This is an optimization exercise on Yosys and OpenROAD, whose aim is small area, a short achievable clock period and few clock cycles per item, not a production implementation.
At most, simulation tests tie the RTL to the original design; equivalence was not proved.

==> job 5169: inputs <==
// dsk_decoder
module dsk_decoder (
    input  wire         clk,
    input  wire         rst,
    input  wire         in_valid,
    output wire         in_ready,
    input  wire [183:0] in_key,
    input  wire [4:0]   in_klen,
    output reg          out_valid,
    input  wire         out_ready,
    output reg          out_sign,
    output reg  [1:0]   out_class,
    output reg  [31:0]  out_exp,
    output reg  [5:0]   out_dcnt,
    output reg  [143:0] out_digits,
    output wire [2:0]   out_status,
    output wire [4:0]   out_detail
);
Settings: LEC_CHECK=0, ABC_AREA=1, CAP_MARGIN=60, CORE_MARGIN=2, CORE_UTILIZATION=65, CTS_BUF_LIST=sky130_fd_sc_hd__clkbuf_16, CTS_CLUSTER_DIAMETER=80, CTS_CLUSTER_SIZE=30, PLACE_DENSITY=0.7, SLEW_MARGIN=60; clock period 25.0 ns.
standard.sh (not shown) runs the stock make flow with config.mk's settings and CLKGATE_MAP_FILE= SYNTH_SCRIPT=/design/flow/synth_recipe.tcl, a recipe that flattens the netlist after the stock synthesis.
==> flow/flow/run.sh <==
#!/bin/bash
# The standard layout (the standard.sh, standard synthesis included), with
# plain buffers on the ports instead of the default port buffer cell.
set -euo pipefail
bash standard.sh "BUFFER_PORTS_ARGS=-buffer_cell sky130_fd_sc_hd__buf_1" finish > standard_flow.log 2>&1
==> job 4844: changes against job 5169 <==
--- a/flow/design.v
+++ b/flow/design.v
@@ -24,45 +24,47 @@
     reg         s1_sign;
     reg [1:0]   s1_cls;
     reg         s1_d1;
     reg         s1_adjpos;
     reg [30:0]  s1_ep;
     reg [119:0] s1_dec;
     reg [3:0]   s1_g;
+    reg [6:0]   s1_ke;
     reg         s1_e2;
     reg [3:0]   s1_det2;
     reg         s1_tail;
     wire         a_e1;
     wire [3:0]   a_det1;
     wire         a_sign;
     wire [1:0]   a_cls;
     wire         a_d1;
     wire         a_adjpos;
     wire [30:0]  a_ep;
     wire [119:0] a_dec;
     wire [3:0]   a_g;
+    wire [6:0]   a_ke;
     wire         a_e2;
     wire [3:0]   a_det2;
     wire         a_tail;
     dsk_stage_a sa (
         .key(s0_key), .klen(s0_klen),
         .e1(a_e1), .det1(a_det1), .sign(a_sign), .cls(a_cls), .d1(a_d1),
-        .adjpos(a_adjpos), .ep(a_ep), .dec(a_dec), .g(a_g),
+        .adjpos(a_adjpos), .ep(a_ep), .dec(a_dec), .g(a_g), .ke(a_ke),
         .e2(a_e2), .det2(a_det2), .tail(a_tail)
     );
     wire         b_sign;
     wire [1:0]   b_cls;
     wire [31:0]  b_exp;
     wire [5:0]   b_dcnt;
     wire [143:0] b_digits;
     wire         b_status;
     wire [3:0]   b_detail;
     dsk_stage_b sb (
         .e1(s1_e1), .det1(s1_det1), .sign_in(s1_sign), .cls_in(s1_cls), .d1(s1_d1),
-        .adjpos(s1_adjpos), .ep(s1_ep), .dec(s1_dec), .g(s1_g),
+        .adjpos(s1_adjpos), .ep(s1_ep), .dec(s1_dec), .g(s1_g), .ke(s1_ke),
         .e2(s1_e2), .det2(s1_det2), .tail(s1_tail),
         .sign(b_sign), .cls(b_cls), .exp(b_exp), .dcnt(b_dcnt),
         .digits(b_digits), .status(b_status), .detail(b_detail)
     );
     reg         out_st;
     reg [3:0]   out_det;
     reg         sk_v;
@@ -88,14 +90,15 @@
             s1_sign   <= a_sign;
             s1_cls    <= a_cls;
             s1_d1     <= a_d1;
             s1_adjpos <= a_adjpos;
             s1_ep     <= a_ep;
             s1_dec    <= a_dec;
             s1_g      <= a_g;
+            s1_ke     <= a_ke;
             s1_e2     <= a_e2;
             s1_det2   <= a_det2;
             s1_tail   <= a_tail;
             sk_sign   <= b_sign;
             sk_cls    <= b_cls;
             sk_exp    <= b_exp;
             sk_dcnt   <= b_dcnt;
@@ -183,14 +186,15 @@
     output wire         sign,
     output wire [1:0]   cls,
     output wire         d1,         
     output wire         adjpos,     
     output wire [30:0]  ep,         
     output wire [119:0] dec,        
     output wire [3:0]   g,          
+    output reg  [6:0]   ke,         
     output wire         e2,         
     output wire [3:0]   det2,
     output wire         tail        
 );
     integer i, j;
     genvar gk;
     wire [7:0] b0   = key[183:176];
@@ -334,14 +338,19 @@
             if (gk < 30)
                 assign ep[gk] = (pre[gk] & (xv[120 + gk] ^ ~tbit)) | ft[gk - 1];
             else
                 assign ep[gk] = ft[gk - 1];
         end
     endgenerate
     assign adjpos = key[183] ~^ tbit;
+    always @* begin
+        ke = 7'd0;
+        for (i = 1; i <= 12; i = i + 1)
+            if (gsel[3:0] == i) ke = adjpos ? (7'd0 - 3 * i - 1) : (7'd4 - 3 * i);
+    end
     reg [2:0] lastp;               
     always @* begin
         lastp = 3'd0;
         for (i = 0; i < 23; i = i + 1)
             lastp = lastp | ({3{lsel[i]}} & {|key[181 - 8*i -: 2], |key[179 - 8*i -: 2], |key[177 - 8*i -: 2]});
     end
     assign tail = (~r5[0] & lastp[0]) | ((r5[2] | r5[3] | r5[4]) & lastp[1]) |
@@ -386,15 +395,15 @@
         else begin
             r_e1   = 1'b0;
             r_sign = ~key[183];
         end
     end
     assign e1   = r_e1;
     assign det1 = r_det1;
-    assign sign = L1 ? ((b0 == 8'h00) | (b0 == 8'h40)) : ~key[183];
+    assign sign = r_sign;
     assign cls  = r_cls;
     assign d1   = r_d1;
     assign e2   = g_zero | g_many | r5[4];
     assign det2 = g_zero ? 4'd6 : g_many ? 4'd9 : 4'd10;
 endmodule
 module dsk_stage_b (
     input  wire         e1,
@@ -402,14 +411,15 @@
     input  wire         sign_in,
     input  wire [1:0]   cls_in,
     input  wire         d1,
     input  wire         adjpos,
     input  wire [30:0]  ep,
     input  wire [119:0] dec,
     input  wire [3:0]   g,
+    input  wire [6:0]   ke,
     input  wire         e2,
     input  wire [3:0]   det2,
     input  wire         tail,
     output wire         sign,
     output wire [1:0]   cls,
     output wire [31:0]  exp,
     output wire [5:0]   dcnt,
@@ -436,33 +446,14 @@
             if (!EREM[i]) lo_gt = lo_gt | (lo_eq & ep[i]);
             lo_eq = lo_eq & (ep[i] == EREM[i]);
         end
     end
     wire exp_large = ep[30] | (ep[29] & lo_gt);
     wire [5:0]  g3 = {g, 1'b0} + {2'b0, g};
     wire [31:0] xe = adjpos ? {1'b0, ep} : ~{1'b0, ep};
-    reg [6:0] kp, kn;
-    always @* begin
-        case (g)
-            4'd1: begin kp = 7'd124; kn = 7'd1; end
-            4'd2: begin kp = 7'd121; kn = 7'd126; end
-            4'd3: begin kp = 7'd118; kn = 7'd123; end
-            4'd4: begin kp = 7'd115; kn = 7'd120; end
-            4'd5: begin kp = 7'd112; kn = 7'd117; end
-            4'd6: begin kp = 7'd109; kn = 7'd114; end
-            4'd7: begin kp = 7'd106; kn = 7'd111; end
-            4'd8: begin kp = 7'd103; kn = 7'd108; end
-            4'd9: begin kp = 7'd100; kn = 7'd105; end
-            4'd10: begin kp = 7'd97; kn = 7'd102; end
-            4'd11: begin kp = 7'd94; kn = 7'd99; end
-            4'd12: begin kp = 7'd91; kn = 7'd96; end
-            default: begin kp = 7'd0; kn = 7'd0; end
-        endcase
-    end
-    wire [6:0] ke = adjpos ? kp : kn;
     wire [7:0]  lo = {1'b0, xe[6:0]} + {1'b0, ke};
     wire [24:0] xh = xe[31:7];
     reg  [24:0] pa1, pa2, pa4, pa8, pa16, pz1, pz2, pz4, pz8, pz16;
     reg  [24:0] allone, allzero;   
     always @* begin
         for (i = 0; i < 25; i = i + 1) begin pa1[i] = xh[i]; pz1[i] = ~xh[i]; end
         for (i = 0; i < 25; i = i + 1) begin
@@ -544,13 +535,13 @@
         else if (tail)        r_det = 4'd10;
         else if (zero_last)   r_det = 4'd12;
         else if (lead_bad)    r_det = 4'd13;
         else                  r_det = 4'd0;
     end
     assign detail = r_det;
     assign status = (r_det != 4'd0);
-    assign sign   = (ok | (e1 & (det1 == 4'd0))) & sign_in;
+    assign sign   = (e1 | ok) & sign_in;
     assign cls    = cls_in;
     assign exp    = {32{ok}} & fexp;
     assign dcnt   = ok ? g3 : {5'd0, d1};
     assign digits = fd;
 endmodule
==> flow/flow/run.sh (replaced) <==
#!/bin/bash
# The standard layout (the standard.sh, standard synthesis included), with
# plain buffers on the ports instead of the default port buffer cell.
set -euo pipefail
bash standard.sh "BUFFER_PORTS_ARGS=-buffer_cell sky130_fd_sc_hd__buf_2" finish > standard_flow.log 2>&1
Settings changed: CORE_UTILIZATION 65 to 40, CTS_BUF_LIST sky130_fd_sc_hd__clkbuf_16 to default, CTS_CLUSTER_DIAMETER 80 to default, CTS_CLUSTER_SIZE 30 to default, PLACE_DENSITY 0.7 to 0.6.
==> job 5489: changes against job 5169 <==
Settings changed: CORE_UTILIZATION 65 to 60.
==> key figures <==
Logic synthesis
  – Register bit total from synthesis: about 760
  – Area contributors post-synth: edfxtp_1, nand2_1, nand3_1
  – Adder-Cell Fraction of Synth Area: under 10%

Floorplanning
  – Die Y: 299 um

Run status
  – Status: timing/DRC/antenna clean

Place
  – DP Cell Count: 8589

Critical path
  – Top delay family on crit path: compound AO/OA/AOI/OAI gates

Layout
  – Sequential cell area share: 39.1%
Source of the figures above: job 5489

==> key figures <==
Layout
  – Sequential cell area share: between 30% and 40%

Place
  – DP Cell Count: 8491

Logic synthesis
  – Register bit total from synthesis: 759

Run status
  – Status: timing/DRC/antenna clean

Floorplanning
  – Die Y: 288 um
Source of the figures above: job 5169

==> key figures <==
Run status
  – Status: timing/DRC/antenna clean

Layout
  – Sequential cell area share: 38.0%

Floorplanning
  – Die Y: 361 um

Logic synthesis
  – Adder-Cell Fraction of Synth Area: approximately 1.4%
  – Register bit total from synthesis: 753

Critical path
  – Top delay family on crit path: simple AND/OR/NAND/NOR gates

Place
  – DP Cell Count: 8888
Source of the figures above: job 4844

Testbench counts of job 4844, summed over its fixed seeds: cycles 16,024, items 16,000.
For job 5169 and job 5489, only the layout was checked, not whether the RTL still works.

[static timing again, ports no longer ideal]
How much do the figures lean on ideal ports? The routed layouts below were timed once more, with nothing changed but the port constraints. Step 1 (the two cells are an assumption about what drives the block):
set clk [get_ports {clk}]
set_driving_cell -lib_cell sky130_fd_sc_hd__clkbuf_16 $clk
set_driving_cell -lib_cell sky130_fd_sc_hd__buf_2 [delete_from_list [all_inputs] $clk]
Step 2 times the ports against the registers' clock, not the clock port: input delays grow and output delays shrink by t, the midpoint of the rising clock arrivals with the driver on. Slacks: ideal / step 1 / step 2; pairs: ideal / step 1.
run | shift t [ns] | setup slack, ns | worst data-port slew with drivers (ns) | pins driven straight from the clock port
job 5169 | 0.710 | 18.533 / 18.533 / 18.270 | 0.04 | 1
job 4844 | 0.798 | 18.284 / 18.284 / 18.284 | 0.05 | 1
job 5489 | 0.710 | 18.658 / 18.627 / 18.542 | 0.05 | 1
After both steps every run listed still meets setup and hold. For job 5169, which loses most, drivers alone change the setup slack by 0.000 ns; drivers and shift together by -0.263 ns.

→ PROBLEM TO WORK ON
Work out how many lines in the entries contain "standard" and give that number alone.

→ TASK OUTPUT
5